From an Australian paper:

RADICALLY improved treatments for one of the world's worst health scourges are looking more likely after scientists reported patients were cured more quickly and more often if an experimental new drug was added to the normal therapy.


Excerpt from a financial article at the Motley Fool:

Yesterday, at the European Association for the Study of the Liver (EASL) conference, Vertex reported heartening new clinical trial data for its lead drug, telaprevir.

Vertex dispelled any ambiguity about the PROVE-2 results. Its new efficacy data showed that 68% of telaprevir-treated patients were ultimately cured of hepatitis C, compared to only 48% of patients in the control group. Obviously, that's a far more promising outcome, and it matches PROVE-1's 20-percentage-point improvement on current treatments' cure rates.
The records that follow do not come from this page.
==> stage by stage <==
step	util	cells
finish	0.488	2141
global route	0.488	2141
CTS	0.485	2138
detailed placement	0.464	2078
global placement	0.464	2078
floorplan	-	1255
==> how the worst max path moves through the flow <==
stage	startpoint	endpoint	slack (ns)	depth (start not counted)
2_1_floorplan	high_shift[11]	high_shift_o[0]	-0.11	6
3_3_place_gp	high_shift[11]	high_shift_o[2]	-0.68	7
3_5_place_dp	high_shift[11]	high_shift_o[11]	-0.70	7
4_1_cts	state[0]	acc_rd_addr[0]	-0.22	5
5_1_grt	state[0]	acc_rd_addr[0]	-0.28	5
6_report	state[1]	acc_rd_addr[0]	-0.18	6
And I bet the late breaker news on boceprevir and others will be good as well. The 2011 is a bummer to read...I am barreling down the road toward treatment, but if I fail at least there is hope for a Plan B now.
41 Responses
476246 tn?1418874514
That's great news... I wish they would announce when it is finally going to be on the market. ????? It's like having someone dangle a delicious piece of chocolate cake in front of your mouth.... but you can't reach it.

446474 tn?1446351282
"Neil Graham, the Adelaide-trained doctor who is leading the hepatitis C program for telaprevir's maker, Boston-based drug company Vertex, said that if subsequent trials went well, an application to register the drug could be lodged with US regulators in 2011.


408795 tn?1324939275
The 68% is very good news and goes along with what the nurse at UCD told me about how things have been going with their study trials.  She told me when I went there to join a trial that their overall percentage rate was close to 70% with the persons who completed and reached SVR.  I'm barrelling down the road to that "whiter shade of pale", as well.  I was told that I would receive the consent form around mid- May.  Here's to hoping that all goes well and we all have minimum sx.  God Bless  
158241 tn?1237723123
no, 68% is not good. The patients were native to therapy, no relapsers or nonresponders. Handselected patients. In addition, the 32%  who failed SVR might have resistent clones now against the complete class of proteaseinhibitors and have lost this option for ever, even when there are second generation PIs available.
If one has enough time, it might be better to wait for quadrupel therapy (eg with Telaprevir and R1626) to avoid resistent clones.

476246 tn?1418874514
Thank you for the information. :-)

Avatar universal
Drofi: no, 68% is not good. The patients were native to therapy, no relapsers or nonresponders.
The study compared treatment naive to treatment naive. 68% SVR compared to 48% SVR but perhaps more important IN HALF THE TIME. 24 weeks for Telaprevir as compared to 48 weeks of SOC. That's half the exposure to interferon. What's more, the Telaprevir group had an 18% drop out rate compared to 4% SOC. That could be read two ways -- but one way is that the 68% SVR figure could be a lot higher if they are able to come up with effecive solutions to combat the rash and/or shorten Telaprevir exposure in the future to perhaps even eliminate the rash. I'd say these results are "radically improved" over SOC, using the words of the Australian paper. As to the potential of losing the option to treat with PIs forever, I haven't seen anything published to suggest that this risk outweighs the benefits.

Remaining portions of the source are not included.